UNRWA seeks $1.6 billion donation for Palestinian refugees
Lazzarini urges the international community to donate money to the threatened-to-collapse organization, UNRWA.
On Tuesday, the United Nations Relief and Works Agency for Palestinian Refugees in the Near East (UNRWA) said the UN will be needing $1.6 billion from the international community to support Palestinian refugees in 2022.
The statement said that the funding will provide millions of Palestinian refugees with education, health, and food assistance, which are life-saving services and programs, and the money will also go to solving humanitarian issues related to events in Gaza, the West Bank, East Jerusalem, Syria, and Lebanon.
Philippe Lazzarini, an UNRWA Commissioner-General, requested that the international community give the necessary funding to aid Palestinian refugees. "Chronic Agency budget shortfalls threaten the livelihoods and well-being of the Palestine refugees that UNRWA serves and pose a serious threat to the Agency’s ability to maintain services," he said.
In 2021, UNRWA supported 1.7 million refugees, which is indicative of UNRWA's need for funds.
"A fully-funded 2022 budget will assist the Agency in its efforts to break the cycle of despair among Palestine refugees through microfinance loans worth US$ 31.2 million; vital structural improvements to refugee camps to create safer and healthier living environments; and cash and food assistance to the millions of refugees impacted by the ongoing humanitarian crises in the region," UNRWA said.
UNRWA on the brink of collapse
Last month, Lazzarini revealed that the agency "can no longer increase the number of refugees that it supports."
In an open letter to Palestinian refugees, Lazzarini said a long-term lack of funding for the Agency represents an “existential” threat.
The Commissioner-General emphasized that "chronic and drastic funding shortfalls could even precipitate" the collapse of UNRWA.
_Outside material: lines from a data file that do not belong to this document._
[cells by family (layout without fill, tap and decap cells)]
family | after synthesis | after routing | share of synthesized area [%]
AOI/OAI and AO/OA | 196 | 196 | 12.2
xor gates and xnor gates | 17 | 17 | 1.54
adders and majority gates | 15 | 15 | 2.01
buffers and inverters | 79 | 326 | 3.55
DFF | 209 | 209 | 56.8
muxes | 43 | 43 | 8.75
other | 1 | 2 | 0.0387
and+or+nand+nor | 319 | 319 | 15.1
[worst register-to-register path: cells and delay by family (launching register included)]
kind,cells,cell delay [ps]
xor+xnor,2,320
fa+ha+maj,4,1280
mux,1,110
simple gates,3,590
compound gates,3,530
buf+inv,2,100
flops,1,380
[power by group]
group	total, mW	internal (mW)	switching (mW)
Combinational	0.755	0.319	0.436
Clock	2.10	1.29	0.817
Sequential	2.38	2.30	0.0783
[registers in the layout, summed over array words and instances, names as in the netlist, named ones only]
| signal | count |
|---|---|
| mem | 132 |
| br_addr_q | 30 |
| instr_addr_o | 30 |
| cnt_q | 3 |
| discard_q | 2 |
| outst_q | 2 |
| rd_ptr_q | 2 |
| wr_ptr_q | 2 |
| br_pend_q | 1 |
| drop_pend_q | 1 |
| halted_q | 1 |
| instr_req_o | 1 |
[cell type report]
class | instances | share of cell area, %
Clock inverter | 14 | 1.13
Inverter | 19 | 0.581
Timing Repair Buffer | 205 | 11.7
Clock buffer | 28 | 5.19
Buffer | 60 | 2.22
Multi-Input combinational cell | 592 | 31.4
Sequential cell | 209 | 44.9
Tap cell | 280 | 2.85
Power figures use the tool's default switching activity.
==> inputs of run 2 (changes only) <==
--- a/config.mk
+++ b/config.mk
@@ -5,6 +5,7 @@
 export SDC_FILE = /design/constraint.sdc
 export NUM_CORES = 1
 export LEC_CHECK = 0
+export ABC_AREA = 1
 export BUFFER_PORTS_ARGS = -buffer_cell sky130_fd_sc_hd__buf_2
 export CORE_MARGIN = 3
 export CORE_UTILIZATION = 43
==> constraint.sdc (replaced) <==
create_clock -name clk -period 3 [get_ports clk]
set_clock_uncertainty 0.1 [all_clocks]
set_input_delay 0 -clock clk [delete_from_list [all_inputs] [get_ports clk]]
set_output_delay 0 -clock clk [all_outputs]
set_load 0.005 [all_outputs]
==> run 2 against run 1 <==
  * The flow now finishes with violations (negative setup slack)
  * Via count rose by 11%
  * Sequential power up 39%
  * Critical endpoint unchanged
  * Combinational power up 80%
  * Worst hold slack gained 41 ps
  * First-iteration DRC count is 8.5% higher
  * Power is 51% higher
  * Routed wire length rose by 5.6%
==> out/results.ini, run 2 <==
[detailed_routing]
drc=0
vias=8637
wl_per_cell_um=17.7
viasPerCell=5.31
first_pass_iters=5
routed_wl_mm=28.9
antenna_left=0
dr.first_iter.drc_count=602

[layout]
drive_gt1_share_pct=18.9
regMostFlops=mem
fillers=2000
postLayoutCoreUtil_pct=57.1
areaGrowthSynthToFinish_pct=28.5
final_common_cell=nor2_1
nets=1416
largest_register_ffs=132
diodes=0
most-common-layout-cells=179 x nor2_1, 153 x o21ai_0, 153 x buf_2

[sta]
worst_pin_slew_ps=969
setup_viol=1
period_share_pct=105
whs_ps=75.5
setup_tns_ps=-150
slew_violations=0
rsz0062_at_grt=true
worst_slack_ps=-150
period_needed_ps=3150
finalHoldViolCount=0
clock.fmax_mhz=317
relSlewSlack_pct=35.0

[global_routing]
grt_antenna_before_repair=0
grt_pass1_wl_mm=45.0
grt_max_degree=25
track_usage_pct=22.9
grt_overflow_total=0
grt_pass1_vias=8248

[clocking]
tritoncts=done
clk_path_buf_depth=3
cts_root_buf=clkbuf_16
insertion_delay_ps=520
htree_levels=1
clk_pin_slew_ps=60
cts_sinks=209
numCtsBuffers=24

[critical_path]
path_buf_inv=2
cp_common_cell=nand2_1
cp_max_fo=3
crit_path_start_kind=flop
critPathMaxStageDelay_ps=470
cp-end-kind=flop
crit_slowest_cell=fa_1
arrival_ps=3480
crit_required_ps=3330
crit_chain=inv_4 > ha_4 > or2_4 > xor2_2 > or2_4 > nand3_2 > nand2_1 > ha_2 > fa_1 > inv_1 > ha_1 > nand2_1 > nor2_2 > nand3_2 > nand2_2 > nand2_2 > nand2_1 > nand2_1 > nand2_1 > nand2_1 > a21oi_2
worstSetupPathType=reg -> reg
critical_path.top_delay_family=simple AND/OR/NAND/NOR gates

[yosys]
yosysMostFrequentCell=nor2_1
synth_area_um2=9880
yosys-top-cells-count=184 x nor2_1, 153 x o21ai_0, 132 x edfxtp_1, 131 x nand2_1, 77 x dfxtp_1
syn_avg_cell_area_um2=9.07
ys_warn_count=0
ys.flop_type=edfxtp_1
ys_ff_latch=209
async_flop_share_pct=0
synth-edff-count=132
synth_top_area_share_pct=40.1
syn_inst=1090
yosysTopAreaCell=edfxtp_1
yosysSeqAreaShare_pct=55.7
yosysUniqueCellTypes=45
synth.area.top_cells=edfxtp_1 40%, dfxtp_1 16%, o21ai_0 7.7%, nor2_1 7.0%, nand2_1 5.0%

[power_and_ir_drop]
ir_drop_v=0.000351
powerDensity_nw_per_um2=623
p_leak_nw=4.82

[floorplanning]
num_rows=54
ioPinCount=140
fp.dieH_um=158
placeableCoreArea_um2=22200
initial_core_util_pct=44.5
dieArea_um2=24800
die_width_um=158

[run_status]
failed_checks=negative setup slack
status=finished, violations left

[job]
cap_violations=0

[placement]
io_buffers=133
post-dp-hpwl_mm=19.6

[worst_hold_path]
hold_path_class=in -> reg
The agency's top official revealed that "austerity has reached its limit" and is affecting the quality of the agency's services.
Lazzarini expressed that UNRWA "can no longer increase the number of refugees that it supports."
"Austerity reaches its limit when we put 50 children in a classroom or leave the most deprived children without transportation or stationary...when a doctor can only spend three minutes with a patient...[and] when many teachers and sanitation laborers are daily paid workers," the letter read.
Lazzarini also recalled his meetings with struggling Palestinian refugees in Gaza, the West Bank, Lebanon, Syria, and Jordan, who are threatened by a daily fear of displacement and financial instability, especially under COVID-19.
Over five million Palestinians are registered as refugees with UNRWA.